PM foi encontrado morto em área de mata na Grande São Paulo; investigação aponta tortura e execução (foto © Reuters)
A Polícia Civil de São Paulo apura a possível participação da facção criminosa Primeiro Comando da Capital (PCC) no assassinato do policial militar Fabrício Gomes da Silva, cujo corpo foi localizado na manhã deste domingo (11) em uma área de mata no município de Embu-Guaçu, na Região Metropolitana da capital.
O policial estava desaparecido desde a noite de quarta-feira (7). De acordo com a investigação, um laudo preliminar indicou que a vítima sofreu traumatismo cranioencefálico, além de apresentar sinais de tortura. O sepultamento ocorre na tarde desta segunda-feira (12), em cerimônia restrita a familiares.

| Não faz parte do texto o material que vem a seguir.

[src/rtl/lcd_hd44780_ctrl.sv]
// HD44780 character-LCD write controller; macro LCD_INIT_EN adds power-on wait + 4-command init.
// Latency: EN rises T_SETUP cycles after accept, ready returns after T_SETUP+T_PULSE+T_HOLD+exec wait.
// Backpressure: o_ready is high only in IDLE; the requester holds i_valid until accepted.
module lcd_hd44780_ctrl #(
    parameter int T_SETUP     = 4,
    parameter int T_PULSE     = 12,
    parameter int T_HOLD      = 4,
    parameter int T_EXEC      = 2000,
    parameter int T_EXEC_LONG = 82000,
    parameter int T_POWERUP   = 750000
) (
    input  logic        i_clk,
    input  logic        i_reset,
    input  logic        i_valid,
    input  logic        i_rs,
    input  logic [7:0]  i_data,
    output logic        o_ready,
    output logic        o_init_done,
    output logic [31:0] o_io_lcd
);

    function automatic int at_least_1(input int v);
        return (v < 1) ? 1 : v;
    endfunction

    function automatic int max2(input int a, input int b);
        return (a > b) ? a : b;
    endfunction

    localparam int P_SETUP     = at_least_1(T_SETUP);
    localparam int P_PULSE     = at_least_1(T_PULSE);
    localparam int P_HOLD      = at_least_1(T_HOLD);
    localparam int P_EXEC      = at_least_1(T_EXEC);
    localparam int P_EXEC_LONG = at_least_1(T_EXEC_LONG);
    localparam int P_POWERUP   = at_least_1(T_POWERUP);
    localparam int P_MAX = max2(max2(max2(P_SETUP, P_PULSE), max2(P_HOLD, P_EXEC)),
                                max2(P_EXEC_LONG, P_POWERUP));
    localparam int CW = $clog2(P_MAX + 1);

    typedef logic [CW-1:0] cnt_t;

    typedef enum logic [2:0] {
`ifdef LCD_INIT_EN
        POWERUP,
        INIT_ISSUE,
`endif
        IDLE,
        SETUP,
        PULSE,
        HOLD,
        EXEC
    } state_t;

`ifdef LCD_INIT_EN
    localparam state_t RST_STATE = POWERUP;
`else
    localparam state_t RST_STATE = IDLE;
`endif

    state_t     state, state_nxt;
    cnt_t       cnt;
    cnt_t       lim;
    cnt_t       exec_len;
    logic       rs_q;
    logic [7:0] data_q;
    logic       on_q;
    logic       init_done;
    logic       ld_req;
    logic       long_cmd;

    assign long_cmd = !rs_q && (data_q inside {8'h01, 8'h02, 8'h03});
    assign exec_len = long_cmd ? cnt_t'(P_EXEC_LONG) : cnt_t'(P_EXEC);

`ifdef LCD_INIT_EN
    logic [1:0] idx;
    logic       ld_init;
    logic       idx_inc;
    logic       set_done;
    logic [7:0] init_byte;
    cnt_t       exec_len_init;

    // The INIT_ISSUE cycle is taken out of the preceding wait, so init pacing
    // is exactly T_POWERUP / Texec between commands.
    assign exec_len_init = long_cmd ? cnt_t'(max2(P_EXEC_LONG - 1, 1))
                                    : cnt_t'(max2(P_EXEC - 1, 1));

    always_comb begin
        case (idx)
            2'd0:    init_byte = 8'h38;
            2'd1:    init_byte = 8'h0C;
            2'd2:    init_byte = 8'h01;
            default: init_byte = 8'h06;
        endcase
    end
`endif

    always_comb begin
        state_nxt = state;
        lim       = cnt_t'(1);
        ld_req    = 1'b0;
`ifdef LCD_INIT_EN
        ld_init   = 1'b0;
        idx_inc   = 1'b0;
        set_done  = 1'b0;
`endif
        case (state)
`ifdef LCD_INIT_EN
            POWERUP: begin
                lim = cnt_t'(max2(P_POWERUP - 1, 1));
                if (cnt == lim - cnt_t'(1)) state_nxt = INIT_ISSUE;
            end
            INIT_ISSUE: begin
                ld_init   = 1'b1;
                state_nxt = SETUP;
            end
`endif
            IDLE: begin
                if (i_valid && o_ready) begin
                    ld_req    = 1'b1;
                    state_nxt = SETUP;
                end
            end
            SETUP: begin
                lim = cnt_t'(P_SETUP);
                if (cnt == lim - cnt_t'(1)) state_nxt = PULSE;
            end
            PULSE: begin
                lim = cnt_t'(P_PULSE);
                if (cnt == lim - cnt_t'(1)) state_nxt = HOLD;
            end
            HOLD: begin
                lim = cnt_t'(P_HOLD);
                if (cnt == lim - cnt_t'(1)) state_nxt = EXEC;
            end
            EXEC: begin
                lim = exec_len;
`ifdef LCD_INIT_EN
                if (!init_done && idx != 2'd3) lim = exec_len_init;
                if (cnt == lim - cnt_t'(1)) begin
                    if (!init_done && idx != 2'd3) begin
                        idx_inc   = 1'b1;
                        state_nxt = INIT_ISSUE;
                    end else begin
                        set_done  = !init_done;
                        state_nxt = IDLE;
                    end
                end
`else
                if (cnt == lim - cnt_t'(1)) state_nxt = IDLE;
`endif
            end
            default: state_nxt = RST_STATE;
        endcase
    end

    always_ff @(posedge i_clk or negedge i_reset) begin
        if (!i_reset) begin
            state <= RST_STATE;
            cnt   <= '0;
        end else begin
            state <= state_nxt;
            cnt   <= (state_nxt != state || state == IDLE) ? '0 : cnt + cnt_t'(1);
        end
    end

    always_ff @(posedge i_clk or negedge i_reset) begin
        if (!i_reset) begin
            rs_q      <= 1'b0;
            data_q    <= 8'h00;
            on_q      <= 1'b0;
            init_done <= 1'b0;
`ifdef LCD_INIT_EN
            idx       <= 2'd0;
`endif
        end else begin
            on_q <= 1'b1;
            if (ld_req) begin
                rs_q   <= i_rs;
                data_q <= i_data;
            end
`ifdef LCD_INIT_EN
            if (ld_init) begin
                rs_q   <= 1'b0;
                data_q <= init_byte;
            end
            if (idx_inc)  idx       <= idx + 2'd1;
            if (set_done) init_done <= 1'b1;
`else
            init_done <= 1'b1;
`endif
        end
    end

    assign o_ready     = (state == IDLE) && init_done;
    assign o_init_done = init_done;
    assign o_io_lcd    = {on_q, 20'b0, (state == PULSE), rs_q, 1'b0, data_q};

endmodule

Segundo os investigadores, três lideranças da facção criminosa teriam determinado a execução do policial. A principal linha de apuração aponta que o crime teria sido motivado pelo fato de o PM estar, fora de serviço, em uma região dominada pelo tráfico de drogas.

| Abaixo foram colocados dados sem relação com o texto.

--- src/rtl/gb_mbc_mapper.sv ---
// gb_mbc_mapper: Game Boy cartridge mapper (none/MBC1/MBC2/MBC3/MBC5) to SDRAM pages.
// Define MBC3_RTC_EN to build the MBC3 real-time clock; otherwise rtc_do reads 8'hFF.
module gb_mbc_mapper #(
  parameter int ROM_BANK_W = 9,
  parameter int RAM_BANK_W = 4
) (
  input  logic                  clk_sys,
  input  logic                  reset,
  input  logic                  ce_cpu,
  input  logic [2:0]            mbc_type,
  input  logic [15:0]           cart_addr,
  input  logic                  cart_wr,
  input  logic [7:0]            cart_di,
  input  logic [ROM_BANK_W-1:0] rom_mask,
  input  logic [RAM_BANK_W-1:0] ram_mask,
  input  logic                  rtc_tick,
  output logic [ROM_BANK_W+1:0] page,
  output logic                  ram_en,
  output logic                  ram_wr,
  output logic                  rtc_sel,
  output logic [7:0]            rtc_do
);

  localparam logic [2:0] MBC1 = 3'd1;
  localparam logic [2:0] MBC2 = 3'd2;
  localparam logic [2:0] MBC3 = 3'd3;
  localparam logic [2:0] MBC5 = 3'd4;

  logic is_m1, is_m2, is_m3, is_m5, is_map;
  logic [1:0] zone;
  logic ctl_wr, ram_area, ram_en_hit, m2_bank_hit;

  assign is_m1  = mbc_type == MBC1;
  assign is_m2  = mbc_type == MBC2;
  assign is_m3  = mbc_type == MBC3;
  assign is_m5  = mbc_type == MBC5;
  assign is_map = is_m1 | is_m2 | is_m3 | is_m5;

  assign zone     = cart_addr[14:13];
  assign ctl_wr   = ce_cpu & cart_wr & ~cart_addr[15] & is_map;
  assign ram_area = cart_addr[15:13] == 3'b101;

  // MBC2 splits 0000-3FFF on A8 instead of on A13
  assign ram_en_hit  = is_m2 ? (~cart_addr[14] & ~cart_addr[8])
                             : (zone == 2'b00);
  assign m2_bank_hit = is_m2 & ~cart_addr[14] & cart_addr[8];

  logic       ram_en_q;
  logic       sel_q;
  logic [4:0] m1_bank;
  logic [1:0] m1_upper;
  logic       m1_mode;
  logic [3:0] m2_bank;
  logic [6:0] m3_bank;
  logic [1:0] m3_ram;
  logic [2:0] rtc_idx;
  logic [8:0] m5_bank;
  logic [3:0] m5_ram;

  always_ff @(posedge clk_sys or posedge reset) begin
    if (reset) begin
      ram_en_q <= 1'b0;
      sel_q    <= 1'b0;
      m1_bank  <= 5'd1;
      m1_upper <= 2'd0;
      m1_mode  <= 1'b0;
      m2_bank  <= 4'd1;
      m3_bank  <= 7'd1;
      m3_ram   <= 2'd0;
      rtc_idx  <= 3'd0;
      m5_bank  <= 9'd1;
      m5_ram   <= 4'd0;
    end else if (ctl_wr) begin
      if (ram_en_hit)
        ram_en_q <= cart_di[3:0] == 4'hA;
      unique case (1'b1)
        is_m1: begin
          case (zone)
            2'b01: m1_bank <= (cart_di[4:0] == 5'd0) ? 5'd1
                                                     : cart_di[4:0];
            2'b10: m1_upper <= cart_di[1:0];
            2'b11: m1_mode <= cart_di[0];
            default: ;
          endcase
        end
        is_m2: begin
          if (m2_bank_hit)
            m2_bank <= (cart_di[3:0] == 4'd0) ? 4'd1
                                              : cart_di[3:0];
        end
        is_m3: begin
          case (zone)
            2'b01: m3_bank <= (cart_di[6:0] == 7'd0) ? 7'd1
                                                     : cart_di[6:0];
            2'b10: begin
              if (cart_di <= 8'h03) begin
                m3_ram <= cart_di[1:0];
                sel_q  <= 1'b0;
              end else if (cart_di >= 8'h08 && cart_di <= 8'h0C) begin
                rtc_idx <= cart_di[2:0] - 3'd0;
                sel_q   <= 1'b1;
              end
            end
            default: ;
          endcase
        end
        is_m5: begin
          case (zone)
            2'b01: begin
              if (cart_addr[12])
                m5_bank[8] <= cart_di[0];
              else
                m5_bank[7:0] <= cart_di;
            end
            2'b10: m5_ram <= cart_di[3:0];
            default: ;
          endcase
        end
        default: ;
      endcase
    end
  end

  logic [8:0]            rom_raw;
  logic [3:0]            ram_raw;
  logic [ROM_BANK_W-1:0] rom_b;
  logic [RAM_BANK_W-1:0] ram_b;

  always_comb begin
    rom_raw = 9'd0;
    ram_raw = 4'd0;
    unique case (1'b1)
      is_m1: begin
        rom_raw = {2'b00, (m1_mode ? 2'b00 : m1_upper), m1_bank};
        ram_raw = {2'b00, (m1_mode ? m1_upper : 2'b00)};
      end
      is_m2: rom_raw = {5'd0, m2_bank};
      is_m3: begin
        rom_raw = {2'd0, m3_bank};
        ram_raw = {2'd0, m3_ram};
      end
      is_m5: begin
        rom_raw = m5_bank;
        ram_raw = m5_ram;
      end
      default: ;
    endcase
  end

  assign rom_b = ROM_BANK_W'(rom_raw);
  assign ram_b = RAM_BANK_W'(ram_raw);

  logic [ROM_BANK_W+1:0] page_c;

  always_comb begin
    page_c = '0;
    if (!is_map)
      page_c = {{ROM_BANK_W{1'b0}}, cart_addr[14:13]};
    else if (cart_addr[15:14] == 2'b00)
      page_c = {1'b0, {ROM_BANK_W{1'b0}}, cart_addr[13]};
    else if (cart_addr[15:14] == 2'b01)
      page_c = {1'b0, rom_b & rom_mask, cart_addr[13]};
    else if (ram_area)
      page_c = {1'b1, {(ROM_BANK_W+1-RAM_BANK_W){1'b0}},
                ram_b & ram_mask};
  end

  assign page    = reset ? '0 : page_c;
  assign ram_en  = ram_en_q;
  assign rtc_sel = sel_q;
  assign ram_wr  = ce_cpu & cart_wr & ram_en_q & ram_area & ~sel_q;

`ifdef MBC3_RTC_EN
  logic [5:0] sec, min;
  logic [4:0] hr;
  logic [8:0] day;
  logic       halt, carry;
  logic [5:0] l_sec, l_min;
  logic [4:0] l_hr;
  logic [8:0] l_day;
  logic       l_halt, l_carry;
  logic       armed, latch_wr, do_latch;
  logic       rtc_load, adv, sec_w, min_w, hr_w;
  logic [7:0] rtc_val;

  assign rtc_load = ce_cpu & cart_wr & ram_area & ram_en_q & sel_q;
  assign adv      = rtc_tick & ~halt & ~rtc_load;
  assign sec_w    = sec >= 6'd59;
  assign min_w    = min >= 6'd59;
  assign hr_w     = hr >= 5'd23;
  assign latch_wr = ctl_wr & is_m3 & (zone == 2'b11);
  assign do_latch = latch_wr & armed & (cart_di == 8'h01);

  always_ff @(posedge clk_sys or posedge reset) begin
    if (reset) begin
      sec   <= 6'd0;
      min   <= 6'd0;
      hr    <= 5'd0;
      day   <= 9'd0;
      halt  <= 1'b0;
      carry <= 1'b0;
    end else if (rtc_load) begin
      case (rtc_idx)
        3'd0: sec <= cart_di[5:0];
        3'd1: min <= cart_di[5:0];
        3'd2: hr <= cart_di[4:0];
        3'd3: day[7:0] <= cart_di;
        3'd4: begin
          day[8] <= cart_di[0];
          halt   <= cart_di[6];
          carry  <= cart_di[7];
        end
        default: ;
      endcase
    end else if (adv) begin
      sec <= sec_w ? 6'd0 : sec + 6'd1;
      if (sec_w)
        min <= min_w ? 6'd0 : min + 6'd1;
      if (sec_w & min_w)
        hr <= hr_w ? 5'd0 : hr + 5'd1;
      if (sec_w & min_w & hr_w) begin
        day <= day + 9'd1;
        if (day == 9'd511)
          carry <= 1'b1;
      end
    end
  end

  // latch fires only on 00 immediately followed by 01 in 6000-7FFF
  always_ff @(posedge clk_sys or posedge reset) begin
    if (reset) begin
      armed   <= 1'b0;
      l_sec   <= 6'd0;
      l_min   <= 6'd0;
      l_hr    <= 5'd0;
      l_day   <= 9'd0;
      l_halt  <= 1'b0;
      l_carry <= 1'b0;
    end else if (latch_wr) begin
      armed <= cart_di == 8'h00;
      if (do_latch) begin
        l_sec   <= sec;
        l_min   <= min;
        l_hr    <= hr;
        l_day   <= day;
        l_halt  <= halt;
        l_carry <= carry;
      end
    end
  end

  always_comb begin
    rtc_val = 8'hFF;
    case (rtc_idx)
      3'd0: rtc_val = {2'b00, l_sec};
      3'd1: rtc_val = {2'b00, l_min};
      3'd2: rtc_val = {3'b000, l_hr};
      3'd3: rtc_val = l_day[7:0];
      3'd4: rtc_val = {l_carry, l_halt, 5'b00000, l_day[8]};
      default: rtc_val = 8'hFF;
    endcase
  end

  assign rtc_do = reset ? 8'h00 : rtc_val;

  logic addr_unused;
  assign addr_unused = ^{cart_addr[11:9], cart_addr[7:0]};
`else
  assign rtc_do = reset ? 8'h00 : 8'hFF;

  logic rtc_unused;
  assign rtc_unused = ^{rtc_tick, rtc_idx,
                        cart_addr[11:9], cart_addr[7:0]};
`endif

endmodule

Até o momento, quatro pessoas foram presas por suspeita de envolvimento no caso. Entre elas está Dioclécio Moraes, apontado como responsável por instigar o crime após uma discussão com o policial em um bar. Conforme relatado pelo delegado Vitor Santos de Jesus, o desentendimento teria ocorrido após o policial repreender o homem pelo uso de entorpecente no local.
Outro investigado, Isaque Duarte da Silva, é suspeito de ter levado o policial até os criminosos, o que, segundo a Justiça, caracteriza colaboração direta para a prática do crime. A polícia também aponta que, no local, teria ocorrido uma espécie de julgamento informal, resultando na decisão pela execução do PM.

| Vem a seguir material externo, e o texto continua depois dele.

[config.mk]
export PLATFORM = sky130hd
export DESIGN_NAME = icb2apb_bridge_n
export DESIGN_NICKNAME = d
export VERILOG_FILES = /design/src/rtl/icb2apb_bridge_n.sv
export SDC_FILE = /design/constraint.sdc
export NUM_CORES = 1
export LEC_CHECK = 0
export BUFFER_PORTS_ARGS = -buffer_cell sky130_fd_sc_hd__buf_2
export CAP_MARGIN = 5
export CORE_AREA = 2 2 124 126
export CTS_CLUSTER_SIZE = 40
export DETAILED_ROUTE_END_ITERATION = 16
export DIE_AREA = 0 0 126 128
export PLACE_DENSITY = 0.8
export SLEW_MARGIN = 0
export SYNTH_ARGS = -nofsm -noshare
export SYNTH_HDL_FRONTEND = slang
export SYNTH_SLANG_ARGS = --single-unit
[constraint.sdc]
create_clock -name clk -period 2.8 [get_ports clk]
set_input_delay 0.42 -clock clk [delete_from_list [all_inputs] [get_ports clk]]
set_output_delay 0.42 -clock clk [all_outputs]
set_load 0.05 [all_outputs]
$ cat config.mk
export PLATFORM = sky130hd
export DESIGN_NAME = wr_data_arbiter
export DESIGN_NICKNAME = d
export VERILOG_FILES = /design/src/rtl/wr_arb_pkg.sv /design/src/rtl/rr_pick.sv /design/src/rtl/wr_data_arbiter.sv
export SDC_FILE = /design/constraint.sdc
export NUM_CORES = 1
export LEC_CHECK = 0
export BUFFER_PORTS_ARGS = -buffer_cell sky130_fd_sc_hd__buf_2
export CORE_MARGIN = 10
export CORE_UTILIZATION = 44
export CTS_BUF_LIST = sky130_fd_sc_hd__clkbuf_2
export DETAILED_ROUTE_END_ITERATION = 12
export PLACE_DENSITY = 0.94
export SYNTH_ARGS = -nofsm -noshare
export SYNTH_HDL_FRONTEND = slang
export SYNTH_SLANG_ARGS = --single-unit
$ cat constraint.sdc
create_clock -name sys_clk -period 2.5 [get_ports sys_clk]
set_clock_uncertainty 0.1 [all_clocks]
set_input_delay 0.25 -clock sys_clk [delete_from_list [all_inputs] [get_ports sys_clk]]
set_output_delay 0.25 -clock sys_clk [all_outputs]
set_load 0.05 [all_outputs]
$ cat src/rtl/wr_arb_pkg.sv
// Shared types and helpers for the write-data arbiter family.
// Used by wr_data_arbiter and rr_pick.
package wr_arb_pkg;

    typedef enum logic [0:0] {
        ARB_IDLE  = 1'b0,
        ARB_BURST = 1'b1
    } arb_state_t;

    localparam logic ARB_MODE_RR    = 1'b0;
    localparam logic ARB_MODE_FIXED = 1'b1;

    // Width of a channel index; a single channel still needs one bit.
    function automatic int sel_width(input int num_ch);
        return (num_ch > 1) ? $clog2(num_ch) : 1;
    endfunction

endpackage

Gleison Dias foi preso sob suspeita de auxiliar na ocultação do crime, ao transportar os galões de combustível usados para incendiar o veículo da vítima. Já André Colombo, caseiro do sítio onde o corpo foi encontrado, teve a prisão temporária decretada. Os dois suspeitos apontados como executores diretos e responsáveis por subtrair a arma do policial ainda não foram localizados.
O carro do policial foi encontrado carbonizado no dia seguinte ao desaparecimento, em Itapecerica da Serra, também na Grande São Paulo. A localização do corpo ocorreu após uma denúncia anônima, que levou equipes da polícia e cães farejadores até o local.
Em nota, a Secretaria da Segurança Pública de São Paulo (SSP-SP) lamentou a morte do policial e informou que as investigações seguem em andamento para identificar e responsabilizar todos os envolvidos.
Fabrício Gomes da Silva estava de férias, havia visitado familiares na zona sul da capital e tinha casamento civil marcado para dois dias após o desaparecimento. A Polícia Civil agora trabalha no cruzamento de provas periciais com os depoimentos colhidos, a fim de esclarecer completamente a dinâmica do crime.